Stimulation of Protein Kinase C Inhibits Bursting in Disease-Linked Mutant Human Cardiac Sodium Channels

Abstract

Background— Mutations in SCN5A , the gene coding for the human cardiac Na + channel α-subunit, are associated with variant 3 of the long-QT syndrome (LQT-3). Several LQT-3 mutations promote a mode of Na + channel gating in which a fraction of channels fail to inactivate, contributing sustained Na + channel current ( I sus ), which can delay repolarization and prolong the QT interval. Here, we investigate the possibility that stimulation of protein kinase C (PKC) may modulate I sus , which is prominent in disease-related Na + channel mutations. Methods and Results— We measured the effects of PKC stimulation on Na + currents in human embryonic kidney (HEK 293) cells expressing 3 previously reported disease-associated Na + channel mutations (Y1795C, Y1795H, and ΔKPQ).

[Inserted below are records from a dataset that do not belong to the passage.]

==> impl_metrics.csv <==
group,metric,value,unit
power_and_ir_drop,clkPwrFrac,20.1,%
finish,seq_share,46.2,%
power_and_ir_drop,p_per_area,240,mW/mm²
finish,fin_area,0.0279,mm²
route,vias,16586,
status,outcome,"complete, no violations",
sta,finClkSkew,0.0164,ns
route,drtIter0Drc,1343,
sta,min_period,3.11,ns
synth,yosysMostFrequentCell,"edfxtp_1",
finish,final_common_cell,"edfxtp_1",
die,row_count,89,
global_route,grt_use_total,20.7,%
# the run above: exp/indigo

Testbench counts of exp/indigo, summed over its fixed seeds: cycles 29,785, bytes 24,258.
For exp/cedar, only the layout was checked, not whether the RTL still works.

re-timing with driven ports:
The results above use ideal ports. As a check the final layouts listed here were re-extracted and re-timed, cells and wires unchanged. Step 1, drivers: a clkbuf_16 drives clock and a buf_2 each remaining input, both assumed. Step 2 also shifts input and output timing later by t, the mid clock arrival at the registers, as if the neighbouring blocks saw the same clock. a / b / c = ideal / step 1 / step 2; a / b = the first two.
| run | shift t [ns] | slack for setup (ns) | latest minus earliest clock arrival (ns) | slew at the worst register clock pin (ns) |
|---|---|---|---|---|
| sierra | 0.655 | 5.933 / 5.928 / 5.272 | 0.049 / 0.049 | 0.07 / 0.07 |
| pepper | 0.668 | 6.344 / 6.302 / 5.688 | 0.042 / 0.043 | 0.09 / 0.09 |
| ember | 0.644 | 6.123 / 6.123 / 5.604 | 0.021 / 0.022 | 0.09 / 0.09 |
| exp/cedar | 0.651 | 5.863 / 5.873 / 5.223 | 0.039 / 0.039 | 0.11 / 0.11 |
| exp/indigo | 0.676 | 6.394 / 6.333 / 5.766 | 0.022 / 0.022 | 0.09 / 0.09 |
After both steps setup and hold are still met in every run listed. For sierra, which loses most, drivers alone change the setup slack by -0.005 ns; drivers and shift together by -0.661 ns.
What follows belongs to an exercise in optimizing a design on an open flow for small area, a short achievable clock period and few clock cycles per item; a production flow would make more cautious choices. Only simulation tests tie the RTL to the original design; equivalence was not proved. Power is estimated from default activity; no workload was simulated.

// keypad_press_autorepeat
module keypad_press_autorepeat #(
    parameter int ROWS = 8,
    parameter int COLS = 8
) (
    input  logic                          clk,
    input  logic                          rst_n,
    input  logic                          s_tvalid,
    output logic                          s_tready,
    input  logic [kpa_pkg::S_TDATA_W-1:0] s_tdata,
    input  logic [1:0]                    s_tuser,
    output logic                          m_tvalid,
    input  logic                          m_tready,
    output logic [kpa_pkg::M_TDATA_W-1:0] m_tdata,
    output logic                          m_tuser,
    output logic                          m_tlast,
    input  logic                          cfg_valid,
    output logic                          cfg_ready,
    input  logic [kpa_pkg::CFG_IDX_W-1:0] cfg_index,
    input  logic [kpa_pkg::KEY_VEC_W-1:0] cfg_data
);
    logic [kpa_pkg::DELAY_W-1:0]   cfg_initial_delay_reg;
    logic [kpa_pkg::DELAY_W-1:0]   cfg_repeat_interval_reg;
    logic [kpa_pkg::KEY_VEC_W-1:0] cfg_repeat_key_mask_reg;
    logic                          q_valid, q_pop, q_pop_next;
    logic [kpa_pkg::ITEM_W-1:0]    q_item;
    assign cfg_ready = 1'b1;
    always_ff @(posedge clk or negedge rst_n)
    begin
        if (!rst_n)
        begin
            cfg_initial_delay_reg   <= kpa_pkg::RST_INITIAL_DELAY;
            cfg_repeat_interval_reg <= kpa_pkg::RST_REPEAT_INTERVAL;
            cfg_repeat_key_mask_reg <= kpa_pkg::RST_REPEAT_KEY_MASK;
        end
        else if (cfg_valid)
        begin
            case (cfg_index)
  ...
For scale: about 6900 cells after synthesis, roughly 3000 flip-flops, ~110000 µm² of cells after synthesis.
Settings: LEC_CHECK=0, CAP_MARGIN=20, CORE_MARGIN=2, CORE_UTILIZATION=45, CTS_CLUSTER_DIAMETER=120, CTS_CLUSTER_SIZE=24, SLEW_MARGIN=20, TNS_END_PERCENT=5; clock period 10.0 ns.
standard.sh (not shown) runs the stock make flow with config.mk's settings and CLKGATE_MAP_FILE= SYNTH_SCRIPT=/design/flow/synth_recipe.tcl, a recipe that flattens the netlist after the stock synthesis.
==> flow/flow/run.sh <==
#!/bin/bash
set -o pipefail
export SETUP_SLACK_MARGIN=7
export BUFFER_PORTS_ARGS="-buffer_cell sky130_fd_sc_hd__buf_4"
bash standard.sh > standard.log 2>&1
The starting point finished clean.
Testbench counts at the start, summed over its fixed seeds: cycles 5,797, requests 3,200.
From an optimization exercise on the open Yosys and OpenROAD flow, aimed at small area; shortcuts taken in it are not production practice.
The RTL was checked by simulation tests, not by an equivalence proof against the original design.
Power figures rest on the tool's default switching activity, not on a simulated workload.

== job 105 ==
## dual_wheel_incremental_pid_drive
module dual_wheel_incremental_pid_drive #(
	parameter int TICK_BITS = dwpid_pkg::TICK_BITS
) (
	input  logic                        clk,
	input  logic                        arst_n,
	input  logic                        psel,
	input  logic                        penable,
	input  logic                        pwrite,
	input  logic [4:0]                  paddr,
	input  logic [31:0]                 pwdata,
	output logic [31:0]                 prdata,
	output logic                        pready,
	input  logic                        in_valid,
	output logic                        in_stall,
	input  logic [2:0]                  cmd,
	input  logic signed [15:0]          speed,
	input  logic signed [TICK_BITS-1:0] left_ticks,
	input  logic signed [TICK_BITS-1:0] right_ticks,
	output logic                        out_valid,
	input  logic                        out_stall,
	output logic [15:0]                 left_duty,
	output logic [1:0]                  left_dir,
	output logic [15:0]                 right_duty,
	output logic [1:0]                  right_dir,
	output logic signed [15:0]          left_speed,
	output logic signed [15:0]          right_speed,
	output logic signed [31:0]          left_odometry,
	output logic signed [31:0]          right_odometry
);
Size: ~260 I/O pins, about 18000 um^2 of cells after synthesis.
Settings: LEC_CHECK=0, CAP_MARGIN=20, CORE_MARGIN=2, CORE_UTILIZATION=40, SLEW_MARGIN=20; clock period 12.0 ns.
standard.sh (not shown) runs the stock make flow with config.mk's settings and CLKGATE_MAP_FILE= SYNTH_SCRIPT=/design/flow/synth_recipe.tcl, a recipe that flattens the netlist after the stock synthesis.
==> flow/flow/run.sh <==
#!/bin/bash
# The standard layout (standard.sh) with three options changed:
#  - synthesis runs flow/my_synth.tcl: the standard synthesis script, except that the
#    technology mapping uses Yosys's own (area-oriented) ABC script instead of ORFS's
#    delay-oriented one; registers, their names and cell types are unchanged;
#  - the port buffers are the smallest buffer cell;
#  - clock tree synthesis uses clkbuf_4 leaf clusters of up to 8 sinks and no dummy loads.
# All tool output goes to standard.log here and to ORFS's per-step logs under orfs/logs.
set -euo pipefail
HERE=$(pwd)
export BUFFER_PORTS_ARGS="-buffer_cell sky130_fd_sc_hd__buf_1"
export CTS_ARGS="-sink_clustering_enable -repair_clock_nets -sink_clustering_size 8 -sink_clustering_max_diameter 60 -buf_list sky130_fd_sc_hd__clkbuf_4 -dont_use_dummy_load"
bash standard.sh SYNTH_SCRIPT="$HERE/flow/my_synth.tcl" finish > standard.log 2>&1
==> flow/flow/my_synth.tcl <==
proc synth {args} { yosys synth -nofsm -noshare {*}$args }
# Same as synth_recipe.tcl (the standard synthesis), with ABC called without the ORFS script,
# constraint file and delay target.
# Technology mapping with Yosys's own ABC script for liberty mapping (area oriented), in place of
# ORFS's delay-oriented script; the -liberty and -dont_use arguments are kept.
proc abc {args} {
  set keep {}
  set i 0
  while {$i < [llength $args]} {
    set a [lindex $args $i]
    if {$a eq "-liberty" || $a eq "-dont_use"} {
      lappend keep $a [lindex $args [expr {$i + 1}]]
      incr i 2
    } elseif {$a eq "-script" || $a eq "-constr" || $a eq "-D"} {
      incr i 2
    } else {
      lappend keep $a
      incr i
    }
  }
  yosys abc {*}$keep
}
source $::env(SCRIPTS_DIR)/synth.tcl
# left out here: clear keep_hierarchy, flatten, clean up, hide names made inside functions, write 1_2_yosys.v
[inputs] job 103 vs job 105
diff --git a/flow/design.v b/flow/design.v
--- a/flow/design.v
+++ b/flow/design.v
@@ -125,25 +125,28 @@
 		if (c_mul2) x = q_q[0];
 		if (c_pid && !ge19) begin
 			x = (sub == 2'd0) ? sa : (sub == 2'd1) ? eb : c_lat;
 			xneg = (k == 6'd18);
 		end
 	end
 	logic b_en, b_inv;
 	logic div_add;
 	assign div_add = div & (k != 6'd0);
 	assign b_en  = div_add | x;
 	assign b_inv = div ? ~sneg : xneg;
 	assign a_in  = s_q;
-	assign b_in  = {{3{b_en & b_inv}}, {16{b_en}} & (km ^ {16{b_inv}})};
+	logic b_pos, b_neg;
+	assign b_pos = b_en & ~b_inv;
+	assign b_neg = b_en & b_inv;
+	assign b_in  = {{3{b_neg}}, ({16{b_pos}} & km) | ({16{b_neg}} & ~km)};
 	assign cin   = b_en & b_inv;
 	logic [19:0] cy;
 	assign cy[0] = cin;
 	for (genvar i = 0; i < 19; i++) begin : g_add
 		assign sum[i]  = a_in[i] ^ b_in[i] ^ cy[i];
 		assign cy[i+1] = (a_in[i] & b_in[i]) | (a_in[i] & cy[i]) | (b_in[i] & cy[i]);
 	end
 	logic        sgn_sh;
 	logic [18:0] sr;
 	assign sgn_sh = c_pid & ge18;
 	assign sr     = {sgn_sh & sum[18], sum[18:1]};
 	logic od_en, dsrc, db, od_s;
@@ -164,50 +167,52 @@
 	assign eraw  = t ^ ~m ^ ec;
 	assign eclip = tgtneg & spd_min & dneg & ovf;
 	assign ebit  = eclip ? k_lt16 : eraw;
 	logic dd, accb, tb, za, zb;
 	assign dd   = sum[0];
 	assign accb = ge23 ? accs : (acc_q[0] & ~fresh_pid);
 	assign tb   = accb ^ dd ^ ct;
 	assign za   = p_bit ^ ~tb ^ c_a;
 	assign zb   = tb ^ p_bit ^ c_b;
 	logic f, g;
 	assign f = hi ? p_bit : lo ? n_bit : acc_q[0];
 	assign g = sf ? (f ^ fseen) : f;
+	logic s_clr, s_sl, s_sm, s_sr;
+	assign s_clr = c_load | (c_pid & step & (k == 6'd40)) | (c_div1 & last);
+	assign s_sl  = ~s_clr & div;
+	assign s_sm  = ~s_clr & c_pid & ~step;
+	assign s_sr  = ~s_clr & ~div & ~(c_pid & ~step);
 	logic q_shr, q_top;
 	assign q_shr = c_neg | c_mul1 | c_mul2 | (c_meas & k_lt16) | (c_pid & step) | c_clip;
 	always_comb begin
 		q_top = sum[0];                     
 		if (c_neg) q_top = negbit;
 		if (c_meas) q_top = ebit & run;
 		if (c_pid) q_top = (k[5] | k[4]) ? q_q[15] : e16;
 	end
 	function automatic logic maj(input logic a, input logic b, input logic c);
 		maj = (a & b) | (a & c) | (b & c);
 	endfunction
 	always_ff @(posedge clk) begin
 		e1_q <= {wr_e ? eb : e1_q[0], e1_q[16:1]};
 		e2_q <= {wr_e ? e1b : e2_q[0], e2_q[16:1]};
 		if (od_en) od_q <= {od_s, od_q[31:1]};
 		if (c_pid && step) begin
 			if (!ge23) acc_q <= {tb, acc_q[22:1]};
 		end
 		if (c_clip) acc_q <= {f, acc_q[22:1]};
 	end
 	always_ff @(posedge clk) begin
-		if (c_load || (c_pid && step && k == 6'd40) || (c_div1 && last))
-			s_q <= '0;
-		else if (div) s_q <= {sum[17:0], q_q[15]};
-		else if (c_pid && !step) s_q <= sum;
-		else s_q <= sr | {12'd0, c_clip & g, 6'd0};
+		s_q <= ({19{s_sl}} & {sum[17:0], q_q[15]}) | ({19{s_sm}} & sum)
+		       | ({19{s_sr}} & (sr | {12'd0, c_clip & g, 6'd0}));
 		if (c_load) q_q <= ticks;
 		else if (div) q_q <= {q_q[14:0], ~sum[18]};
 		else if (q_shr) q_q <= {q_top, q_q[15:1]};
 		if (c_meas && k_lt16) sp_q <= {m, sp_q[15:1]};
 		if (c_load) begin
 			tsign_sf <= ticks[15];
 			seen     <= 1'b0;
 			c1       <= LEFT;
 		end
 		if (c_neg) seen <= seen | q_q[0];
 		if (od_en) c1 <= maj(od0, db, oc);
 		if (c_mul1 && k == 6'd23) begin
Results
- Job 103 finished every step from synthesis to the final layout, and the layout passed the timing, DRC and antenna checks.
- Going from job 105 to job 103, combinational power shrinks by 73%.
- Compared with job 105, in job 103 final setup slack of the worst path now sits higher; non-clock buffer count -1.5%; transition time of the tightest slew-check pin shrank by 14 ps; core utilization went up by 0.26 points; fraction of power spent switching nets fell by 12 points.
- Tightest hold margin, job 103 and job 105, lower one = job 103.
- From job 105 to job 103 the numbers moved as follows: adder-cell share of the synthesized area comparable; total power now smaller; internal power of the cells now smaller; depth of the CTS H-tree now smaller; number of non-clock inverters now larger.
- As of job 103, area of the multi-input gates had fallen by a few percent compared to job 105.
- First-pass GRT wire length in job 103 is 770 um higher than in job 105

separate check: timing with driven ports:
Ports are ideal in the flow. The routed layouts listed here were re-timed in OpenROAD.
Step 1: set_driving_cell puts a clkbuf_16 on clk and a buf_2 on each other input, an assumption about the parent block.
Step 2 also shifts input and output timing later by t, the mid clock arrival at the registers, as if the neighbouring blocks saw the same clock.
a / b / c = ideal / step 1 / step 2; a / b = the first two.
| run | t (ns) | slack for setup (ns) | slew at the worst register clock pin (ns) |
|---|---|---|---|
| job 105 | 0.799 | 0.499 / 0.499 / 0.499 | 0.10 / 0.10 |
| job 103 | 0.807 | 0.600 / 0.600 / 0.600 | 0.10 / 0.10 |
After both steps every run listed still meets setup and hold.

We find that the PKC activator 1-oleoyl-2-acetyl- sn -glycerol (OAG) significantly reduced I sus in the mutant but not wild-type channels. The effect of OAG on I sus was reduced by the PKC inhibitor staurosporine (2.5 μmol/L), ablated by the mutation S1503A, and mimicked by the mutation S1503D. I sus recorded in myocytes isolated from mice expressing ΔKPQ channels was similarly inhibited by OAG exposure or stimulation of α 1 -adrenergic receptors by phenylephrine. The actions of phenylephrine on I sus were blocked by the PKC inhibitor chelerythrine. Conclusions— We conclude that stimulation of PKC inhibits channel bursting in disease-linked mutations via phosphorylation-induced alteration of the charge at residue 1503 of the Na + channel α-subunit. Sympathetic nerve activity may contribute directly to suppression of mutant channel bursting via α-adrenergic receptor–mediated stimulation of PKC.